> Action item:
Among the lines below, copy each one in which "drop" appears.

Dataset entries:

- - - -

This design comes from an exercise in tuning for small area on the open sky130 flow, not from production work.
Power and IR drop assume default switching activity.

// dm_frame_reader
module dm_frame_reader (
    input  wire        clk,
    input  wire        rst,             
    input  wire        cmd_valid,
    output wire        cmd_ready,
    input  wire [31:0] cmd_timeout_ms,
    output wire        rx_req,
    input  wire        rx_valid,
    input  wire        rx_tmo,
    input  wire [7:0]  rx_data,
    input  wire        tick_ms,
    output wire        busy,
    output wire [2:0]  res_code,
    output wire        rd_valid,
    output wire [15:0] r0,
    output wire [15:0] r1,
    output wire [15:0] r2,
    output wire [15:0] r3,
    output wire [15:0] r4,
    output wire [15:0] r5,
    output wire [15:0] r6,
    output wire [15:0] r7,
    output wire [15:0] r8,
    output wire [15:0] r9,
    output wire [15:0] r10,
    output wire [15:0] r11
);
    localparam [2:0] RES_NONE        = 3'd0;
    localparam [2:0] RES_OK          = 3'd1;
    localparam [2:0] RES_TIMEOUT     = 3'd2;
    localparam [2:0] RES_UNSUPPORTED = 3'd3;
    localparam [2:0] RES_TRUNCATED   = 3'd4;
    localparam [2:0] RES_CSUM_BAD    = 3'd5;
    localparam [4:0] P_SEEK1 = 5'd4;
    localparam [4:0] P_SEEK2 = 5'd5;
    localparam [4:0] P_LENHI = 5'd6;
    localparam [4:0] P_LENLO = 5'd7;
    localparam [4:0] P_CKHI  = 5'd2;
    localparam [4:0] P_CKLO  = 5'd3;
    reg  [2:0]   st;         
    reg  [4:0]   pos;
    reg  [12:0]  csum;       
    reg          flag;       
    reg          expd;       
    reg  [191:0] sr;         
    localparam [2:0] ST_BUSY = 3'd7;
    wire         act    = (st == ST_BUSY);
    wire [2:0]   result = act ? RES_NONE : st;
    assign busy      = act;
    assign cmd_ready = ~act;
    assign rx_req    = act;
    assign res_code  = result;
  ...
Size: about 570 cells after synthesis.
==> module dm_frame_reader, before the edit <==
module dm_frame_reader (
    input  wire        clk,
    input  wire        rst,             
    input  wire        cmd_valid,
    output wire        cmd_ready,
    input  wire [31:0] cmd_timeout_ms,
    output wire        rx_req,
    input  wire        rx_valid,
    input  wire        rx_tmo,
    input  wire [7:0]  rx_data,
    input  wire        tick_ms,
    output wire        busy,
    output wire [2:0]  res_code,
    output wire        rd_valid,
    output wire [15:0] r0,
    output wire [15:0] r1,
    output wire [15:0] r2,
    output wire [15:0] r3,
    output wire [15:0] r4,
    output wire [15:0] r5,
    output wire [15:0] r6,
    output wire [15:0] r7,
    output wire [15:0] r8,
    output wire [15:0] r9,
    output wire [15:0] r10,
    output wire [15:0] r11
);
    localparam [2:0] RES_NONE        = 3'd0;
    localparam [2:0] RES_OK          = 3'd1;
    localparam [2:0] RES_TIMEOUT     = 3'd2;
    localparam [2:0] RES_UNSUPPORTED = 3'd3;
    localparam [2:0] RES_TRUNCATED   = 3'd4;
    localparam [2:0] RES_CSUM_BAD    = 3'd5;
    localparam [4:0] P_SEEK1 = 5'd4;
    localparam [4:0] P_SEEK2 = 5'd5;
    localparam [4:0] P_LENHI = 5'd6;
    localparam [4:0] P_LENLO = 5'd7;
    localparam [4:0] P_CKHI  = 5'd2;
    localparam [4:0] P_CKLO  = 5'd3;
    reg  [2:0]   st;         
    reg  [4:0]   pos;
    reg  [12:0]  csum;       
    reg          flag;       
    reg          expd;       
    reg  [191:0] sr;         
    localparam [2:0] ST_BUSY = 3'd7;
    wire         act    = (st == ST_BUSY);
    wire [2:0]   result = act ? RES_NONE : st;
    assign busy      = act;
    assign cmd_ready = ~act;
    assign rx_req    = act;
    assign res_code  = result;
    assign rd_valid  = (st == RES_OK);
    assign {r0, r1, r2, r3, r4, r5, r6, r7, r8, r9, r10, r11} = sr;
    wire        start  = ~act & cmd_valid;
    wire        sym    = act & rx_valid;
    wire        byte_v = sym & ~rx_tmo;
    wire        seek   = (pos[4:1] == 4'b0010);
    wire        seek2  = seek & pos[0];
    wire        shift  = byte_v & (pos[4] | pos[3]);
    wire        summed = ~(pos[4:3] == 2'b00 & (pos[2] ^ pos[1]));
    wire        is_42  = (rx_data == 8'h42);
    wire        is_4d  = (rx_data == 8'h4D);
    wire [31:0] rem     = sr[31:0];
    wire        rem_inf = &rem;
    wire        tick    = act & seek & tick_ms;
    wire [32:0] bz;                      
    assign bz[0] = 1'b1;
    wire        deadline = expd | (tick & bz[32]);
    reg  [2:0]  st_n;
    reg  [4:0]  pos_n;
    always @(*) begin
        st_n     = st;
        pos_n    = pos;
        if (!act) begin
            if (cmd_valid) begin
                st_n     = ST_BUSY;
                pos_n    = P_SEEK1;
            end
        end else if (sym) begin
            if (seek) begin
                if (seek2 && !rx_tmo && is_4d)
                    pos_n = P_LENHI;
                else if (deadline) begin
                    st_n     = RES_TIMEOUT;
                end else if (!rx_tmo && is_42)
                    pos_n = P_SEEK2;
                else if (!rx_tmo)
                    pos_n = P_SEEK1;
            end else if (rx_tmo) begin
                st_n     = RES_TRUNCATED;
            end else if (pos == P_LENLO && !(flag && rx_data == 8'd28)) begin
                st_n     = RES_UNSUPPORTED;
            end else if (pos == P_CKLO) begin
                st_n     = (flag && rx_data == csum[7:0]) ? RES_OK : RES_CSUM_BAD;
            end else
                pos_n = pos + 5'd1;
        end
    end
    always @(posedge clk) begin
        if (rst)
            st <= RES_NONE;
        else
            st <= st_n;
        pos <= pos_n;
    end
    always @(posedge clk) begin
        if (byte_v) begin
            if (pos == P_LENHI)
                flag <= (rx_data == 8'd0);
            else if (pos == P_CKHI)
                flag <= (rx_data == {3'd0, csum[12:8]});
        end
    end
    always @(posedge clk) begin
        if (byte_v && seek2 && is_4d)
            csum <= 13'h8F;
        else if (byte_v && summed && !seek)
            csum <= csum + {5'd0, rx_data};
    end
    always @(posedge clk) begin
        if (!act)
            expd <= 1'b0;
        else if (tick && bz[32])
            expd <= 1'b1;
    end
    genvar g;
    generate
        for (g = 0; g < 32; g = g + 1) begin : g_rem
            assign bz[g+1] = bz[g] & ~rem[g];
            wire prev = (g < 8) ? rx_data[g % 8] : sr[(g < 8) ? 0 : g - 8];
            wire en   = start | shift | (tick & ~rem_inf & bz[g]);
            wire d    = start ? cmd_timeout_ms[g] : shift ? prev : ~rem[g];
            always @(posedge clk)
                if (en)
                    sr[g] <= d;
        end
    endgenerate
    always @(posedge clk) begin
        if (shift)
            sr[191:32] <= sr[183:24];
    end
endmodule
Source: an optimization exercise on an open RTL-to-GDS flow (aim: small area, a short achievable clock period and few clock cycles). Production flows keep margins and buffers that such runs may drop.
Where RTL was checked, it was by simulation tests only, not by an equivalence proof against the original.
Function not checked in runs 3 to 7: the RTL went through the layout flow alone.
Power figures rest on the tool's default switching activity, not on a simulated workload.

<file path="flow/config.mk">
export PLATFORM = sky130hd
export DESIGN_NAME = phpb_serial
export DESIGN_NICKNAME = phpb_serial
export VERILOG_FILES = /design/flow/design.v
export SDC_FILE = /design/flow/constraint.sdc
export NUM_CORES = 4
export LEC_CHECK = 0
export CAP_MARGIN = 20
export CORE_MARGIN = 2
export CORE_UTILIZATION = 40
export SETUP_SLACK_MARGIN = 3.6
export SLEW_MARGIN = 20
</file>
<file path="flow/constraint.sdc">
create_clock -name core_clock -period 6.0 [get_ports {clk}]
set_input_delay 1.2000 -clock core_clock [delete_from_list [all_inputs] [get_ports {clk}]]
set_output_delay 1.2000 -clock core_clock [all_outputs]
set_load 0.01 [all_outputs]
</file>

- - - -

> Task result:
Power and IR drop assume default switching activity.
Source: an optimization exercise on an open RTL-to-GDS flow (aim: small area, a short achievable clock period and few clock cycles). Production flows keep margins and buffers that such runs may drop.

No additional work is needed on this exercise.